36. Determining Maximum • 3. Increase the weight conservatively, and have the client attempt the 1-RM lift. If the lift is successful, the client should rest 3-5 mins before attempting the next weight increment. Follow this procedure until the client fails to complete the lift. The 1-RM typically is achieved within 3-5 trials.

37. Determining Maximum • 4. Record the 1-RM value as the maximum weight lifted for the last successful trial. • Risk of injury associated with 1-RM testing in adults is 2.4%

38. Determining Maximum • Indirect techniques (estimates) include basing maximum on • Start with 45% of body mass

39. Determining Maximum • Prediction equations (p 128 Heyward) are based on the numbers of reps (<10) to fatigue in one set • Men (Brzycki, 1993): • 1-RM = wt lifted (lb)/[1.0278-(reps* 0.0278)] Example • 1-RM = 100lb/[1.0278-(7 reps*0.0278)] • = 120 lbs

40. Determining Maximum • Middle-aged women (40-50) • 1-RM = (1.06*wt in Kg)+(0.58*reps)-(0.2*age)-3.41 • Older women (60-70) • 1RM = (0.92 * Wt lifted in Kg) + (0.79*reps) – 3.73 • [Kuramoto and Payne, 1995]

41. Progression • You must periodically increase the training volume (how much work you do).

42. Progression • Progression needs to be gradual, because doing too much too soon may cause musculoskeletal injuries and excessive muscle soreness.

43. Progression • The number of repetitions a client is able to perform will indicate when the resistance needs to be increased throughout the training program.

44. Progression • The rate of improvement slows, and eventually plateaus, as clients progress through the program and move closer to their genetic ceiling.

45. Sets • Although improvements in muscular fitness may result from performing only one set of a given exercise, research suggests that multiple sets (3 or more) are more beneficial for optimal gains in muscular fitness.

46. Frequency • Improvements in muscular fitness may result from exercising just one day per week, especially for clients with below-average muscular fitness.

47. Frequency • However, research suggests that exercising 3 times per week improves both the rate and amount of strength gain.

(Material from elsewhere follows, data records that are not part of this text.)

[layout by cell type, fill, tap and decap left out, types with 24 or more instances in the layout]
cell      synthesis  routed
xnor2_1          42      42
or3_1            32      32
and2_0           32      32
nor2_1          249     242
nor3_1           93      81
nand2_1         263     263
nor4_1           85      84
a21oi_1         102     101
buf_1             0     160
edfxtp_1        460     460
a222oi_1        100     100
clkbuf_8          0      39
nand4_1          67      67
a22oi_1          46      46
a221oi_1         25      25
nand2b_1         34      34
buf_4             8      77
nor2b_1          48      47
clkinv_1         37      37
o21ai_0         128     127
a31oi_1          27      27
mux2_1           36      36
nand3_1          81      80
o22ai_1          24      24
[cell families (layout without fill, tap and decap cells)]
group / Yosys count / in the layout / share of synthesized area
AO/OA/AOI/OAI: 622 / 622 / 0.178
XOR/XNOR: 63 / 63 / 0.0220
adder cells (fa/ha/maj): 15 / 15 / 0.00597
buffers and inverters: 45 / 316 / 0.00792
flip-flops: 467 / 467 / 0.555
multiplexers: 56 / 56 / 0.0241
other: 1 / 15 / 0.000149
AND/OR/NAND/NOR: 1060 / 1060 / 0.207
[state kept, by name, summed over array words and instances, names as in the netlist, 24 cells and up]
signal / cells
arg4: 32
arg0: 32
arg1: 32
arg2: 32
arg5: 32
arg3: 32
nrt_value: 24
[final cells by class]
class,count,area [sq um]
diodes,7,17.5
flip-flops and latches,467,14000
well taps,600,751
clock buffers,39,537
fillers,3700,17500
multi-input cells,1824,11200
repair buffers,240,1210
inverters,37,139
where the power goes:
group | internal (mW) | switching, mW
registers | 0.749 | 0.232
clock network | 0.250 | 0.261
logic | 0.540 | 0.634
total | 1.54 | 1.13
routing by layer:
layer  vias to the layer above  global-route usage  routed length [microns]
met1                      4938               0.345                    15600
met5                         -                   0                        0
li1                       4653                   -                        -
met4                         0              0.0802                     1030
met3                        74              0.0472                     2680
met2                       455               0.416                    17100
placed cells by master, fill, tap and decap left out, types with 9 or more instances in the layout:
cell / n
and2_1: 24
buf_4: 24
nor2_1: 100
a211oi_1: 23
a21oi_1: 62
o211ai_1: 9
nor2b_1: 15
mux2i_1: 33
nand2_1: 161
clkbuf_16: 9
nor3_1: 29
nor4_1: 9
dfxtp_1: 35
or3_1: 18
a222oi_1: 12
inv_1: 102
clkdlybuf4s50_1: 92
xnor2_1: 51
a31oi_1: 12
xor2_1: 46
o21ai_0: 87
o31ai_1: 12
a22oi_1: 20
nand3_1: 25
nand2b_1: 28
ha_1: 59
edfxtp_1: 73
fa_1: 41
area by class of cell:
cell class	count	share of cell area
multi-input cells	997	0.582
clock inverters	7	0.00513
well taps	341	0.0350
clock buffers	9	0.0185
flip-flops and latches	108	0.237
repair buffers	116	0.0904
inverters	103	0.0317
Source: an optimization exercise on an open RTL-to-GDS flow (aim: a short achievable clock period and few clock cycles). Production flows keep margins and buffers that such runs may drop.
The RTL was checked by simulation tests, not by an equivalence proof against the original design.
Power is estimated from default activity; no workload was simulated.

==> flow/design.v <==
module adc16_tapcal (
    input  wire         clk,
    input  wire         rst,           
    input  wire         start,         
    input  wire [7:0]   cfg_deskew,    
    input  wire [15:0]  cfg_iter,      
    input  wire [15:0]  cfg_snaplen,   
    output wire         busy,
    output reg          done,          
    output reg          done_err,      
    output reg          ev_valid,
    input  wire         ev_ready,
    output reg  [1:0]   ev_op,         
    output reg  [4:0]   ev_tap,
    output reg  [7:0]   ev_mask,
    input  wire         smp_valid,
    input  wire [31:0]  smp_data,
    input  wire         cap_fail,
    output reg          err_valid,
    output reg  [4:0]   err_tap,
    output wire [255:0] err_count,     
    output wire [63:0]  cal_result,    
    output wire [255:0] good_map,      
    output reg          heur_slip
);
    localparam OP_SETTAP  = 2'd0;
    localparam OP_BITSLIP = 2'd1;
    localparam OP_CAPTURE = 2'd2;
    localparam K_NONE    = 2'd0;
    localparam K_TAP     = 2'd1;
    localparam K_EMPTY   = 2'd2;
    localparam K_WRAPPED = 2'd3;
    localparam WRAP_SPAN = 5'd16;
    localparam P_IDLE    = 3'd0;
    localparam P_PROBE0  = 3'd1;
    localparam P_PROBE31 = 3'd2;
    localparam P_SWEEP   = 3'd3;
    localparam P_DECIDE  = 3'd4;
    localparam P_APPLY   = 3'd5;
    reg        busy_r;
    reg [2:0]  phase;
    reg        started;      
    reg        incap;        
    reg [15:0] rem;          
    reg        lastb;        
    reg        par;          
    reg [15:0] itrem;        
    reg        lasti;        
    reg [7:0]  deskew;
    reg [15:0] iter;
    reg [15:0] snaplen;
    reg [4:0]  tapcnt;       
    reg [31:0] tapoh;        
    reg        straddle;
    reg        apply_first;
    reg [7:0]  pend;         
    reg        bv;
    reg        bpar;
    reg        bfin;         
    reg [31:0] bd;
    reg        clr_q;
    reg        capf;
    reg [31:0] acc  [0:7];
    reg [7:0]  z;            
    reg [31:0] gmap [0:7];
    reg [7:0]  anyg;         
    reg [7:0]  oddg;         
    reg [7:0]  wrap;         
    reg [4:0]  lo   [0:7];   
    reg [4:0]  mid  [0:7];   
    reg [1:0]  ckind [0:7];
    reg [4:0]  ctap  [0:7];
    assign busy = busy_r;
    genvar g;
    generate
        for (g = 0; g < 8; g = g + 1) begin : g_out
            assign err_count [32*g +: 32] = acc[g];
            assign good_map  [32*g +: 32] = gmap[g];
            assign cal_result[8*g  +: 8]  = {ckind[g], 1'b0, ctap[g]};
        end
    endgenerate
    function [4:0] next_above;
        input [31:0] v;
        input [4:0]  m;
        integer i;
        reg found;
        begin
            next_above = 5'd0;
            found = 1'b0;
            for (i = 0; i < 32; i = i + 1)
                if (!found && v[i] && (i > m)) begin
                    next_above = i[4:0];
                    found = 1'b1;
                end
        end
    endfunction
    reg [7:0] inc;
    integer   ch;
    always @(*) begin
        for (ch = 0; ch < 4; ch = ch + 1) begin
            inc[ch]     = bv & ~bpar & (bd[8*ch +: 8] != deskew);
            inc[4 + ch] = bv &  bpar & (bd[8*ch +: 8] != deskew);
        end
    end
    wire [7:0] znext = z & ~inc;
    wire       clr   = clr_q | started;
    reg [7:0] low1;
    reg [4:0] low_tap;
    integer   j;
    always @(*) begin
        low1 = pend & (~pend + 8'd1);
        low_tap = 5'd0;
        for (j = 0; j < 8; j = j + 1)
            if (low1[j]) low_tap = low_tap | ctap[j];
    end
    wire taken    = ev_valid & ev_ready;
    wire cap_end  = incap & smp_valid & lastb;
    wire sweep_fin = bfin & (phase == P_SWEEP);
    wire decide   = (phase == P_DECIDE);
    wire apply_go = (phase == P_APPLY) & (apply_first | taken);
    integer k;
    always @(posedge clk) begin
        bv    <= smp_valid & incap;
        bd    <= smp_data;
        bpar  <= par;
        clr_q <= bfin;
        for (k = 0; k < 8; k = k + 1)
            acc[k] <= clr ? 32'd0 : acc[k] + {31'd0, inc[k]};
        z <= clr ? 8'hFF : znext;
        err_tap <= tapcnt;    
        if (!busy_r) begin
            deskew  <= cfg_deskew;
            iter    <= cfg_iter;
            snaplen <= cfg_snaplen;
        end
        if (!incap) begin
            rem   <= snaplen;
            lastb <= (snaplen == 16'd1);
            par   <= 1'b0;
        end else if (smp_valid) begin
            rem   <= rem - 16'd1;
            lastb <= (rem == 16'd2);
            par   <= ~par;
        end
        if (started) begin
            itrem <= iter;
            lasti <= (iter == 16'd1);
        end else if (cap_end) begin
            if (lasti) begin
                itrem <= iter;
                lasti <= (iter == 16'd1);
            end else begin
                itrem <= itrem - 16'd1;
                lasti <= (itrem == 16'd2);
            end
        end
        if (bfin && phase == P_PROBE0)
            straddle <= |znext;
        if (started || (bfin && phase == P_PROBE31)) begin
            tapcnt <= 5'd0;
            tapoh  <= 32'd1;
        end else if (sweep_fin) begin
            tapcnt <= tapcnt + 5'd1;
            tapoh  <= {tapoh[30:0], tapoh[31]};
        end
        if (started) begin
            anyg <= 8'd0;
            oddg <= 8'd0;
            wrap <= 8'd0;
        end
        for (k = 0; k < 8; k = k + 1) begin
            if (started) begin
                lo[k]  <= 5'd0;
                mid[k] <= 5'd0;
            end else if (sweep_fin && znext[k]) begin
                anyg[k] <= 1'b1;
                oddg[k] <= ~oddg[k];
                if (!anyg[k]) begin
                    lo[k]  <= tapcnt;
                    mid[k] <= tapcnt;
                end else begin
                    if (tapcnt - lo[k] > WRAP_SPAN)
                        wrap[k] <= 1'b1;
                    if (oddg[k])
                        mid[k] <= next_above(gmap[k] | tapoh, mid[k]);
                end
            end
        end
        if (decide) begin
            for (k = 0; k < 8; k = k + 1)
                pend[k] <= anyg[k] & ~wrap[k];
        end else if (apply_go) begin
            pend <= pend & ~low1;
        end
    end
    always @(posedge clk) begin
        for (k = 0; k < 8; k = k + 1) begin
            if (rst || started) begin
                gmap[k]  <= 32'd0;
                ckind[k] <= K_NONE;
                ctap[k]  <= 5'd0;
            end else begin
                if (sweep_fin)
                    gmap[k] <= gmap[k] | (tapoh & {32{znext[k]}});
                if (decide) begin
                    if (!anyg[k]) begin
                        ckind[k] <= K_EMPTY;
                        ctap[k]  <= 5'd0;
                    end else if (wrap[k]) begin
                        ckind[k] <= K_WRAPPED;
                        ctap[k]  <= 5'd0;
                    end else begin
                        ckind[k] <= K_TAP;
                        ctap[k]  <= mid[k];
                    end
                end
            end
        end
        if (rst || started)
            heur_slip <= 1'b0;
        else if (bfin && phase == P_PROBE31)
            heur_slip <= straddle | (|znext);
    end
    always @(posedge clk) begin
        bfin      <= cap_end & lasti & ~rst;
        capf      <= cap_fail & incap & ~rst;
        started   <= start & ~busy_r & ~rst;
        done      <= 1'b0;
        done_err  <= 1'b0;
        err_valid <= sweep_fin & ~rst;
        if (!busy_r) begin
            ev_op   <= OP_SETTAP;
            ev_tap  <= 5'd0;
            ev_mask <= 8'hFF;
            incap   <= 1'b0;
        end
        if (rst) begin
            busy_r      <= 1'b0;
            phase       <= P_IDLE;
            ev_valid    <= 1'b0;
            apply_first <= 1'b0;
        end else if (!busy_r) begin
            if (start) begin
                busy_r   <= 1'b1;
                ev_valid <= 1'b1;
                phase    <= P_PROBE0;
            end
        end else if (capf) begin
            busy_r   <= 1'b0;
            done     <= 1'b1;
            done_err <= 1'b1;
            phase    <= P_IDLE;
            ev_valid <= 1'b0;
        end else begin
            if (taken && phase != P_APPLY) begin
                case (ev_op)
                OP_CAPTURE: begin
                    ev_valid <= 1'b0;
                    incap    <= 1'b1;
                    if (!lasti) begin
                        ev_op <= OP_CAPTURE;
                    end else begin
                        ev_op   <= OP_SETTAP;
                        ev_mask <= 8'hFF;
                        ev_tap  <= (phase == P_PROBE0) ? 5'd31 : tapcnt + 5'd1;
                    end
                end
                OP_BITSLIP: begin
                    ev_op   <= OP_SETTAP;
                    ev_tap  <= 5'd0;
                    ev_mask <= 8'hFF;
                end
                default: begin
                    ev_op <= OP_CAPTURE;
                end
                endcase
            end
            if (cap_end) begin
                incap <= 1'b0;
                if (!lasti || phase == P_PROBE0 ||
                    (phase == P_SWEEP && tapcnt != 5'd31))
                    ev_valid <= 1'b1;
            end
            if (bfin) begin
                case (phase)
                P_PROBE0: phase <= P_PROBE31;
                P_PROBE31: begin
                    phase    <= P_SWEEP;
                    ev_valid <= 1'b1;
                    ev_op    <= (straddle | (|znext)) ? OP_BITSLIP : OP_SETTAP;
                    ev_tap   <= 5'd0;
                    ev_mask  <= 8'hFF;
                end
                default: begin  
                    if (tapcnt == 5'd31)
                        phase <= P_DECIDE;
                end
                endcase
            end
            if (decide) begin
                phase       <= P_APPLY;
                apply_first <= 1'b1;
            end
            if (apply_go) begin
                apply_first <= 1'b0;
                if (pend != 8'd0) begin
                    ev_valid <= 1'b1;
                    ev_op    <= OP_SETTAP;
                    ev_tap   <= low_tap;
                    ev_mask  <= low1;
                end else begin
                    ev_valid <= 1'b0;
                    busy_r   <= 1'b0;
                    done     <= 1'b1;
                    phase    <= P_IDLE;
                end
            end
        end
    end
endmodule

48. Variations of Frequency • Most exercise specialists advocate a split routine, in which different muscle groups are targeted on consecutive days, in order to allow at least one day of recovery for each muscle group.

49. Variations of Training Volume • To prevent overtraining and to optimize strength and power gains for peak performance, many athletes who train year-round divide their resistance training program into cycles.

50. Variations of Training Volume • This method is known as periodization.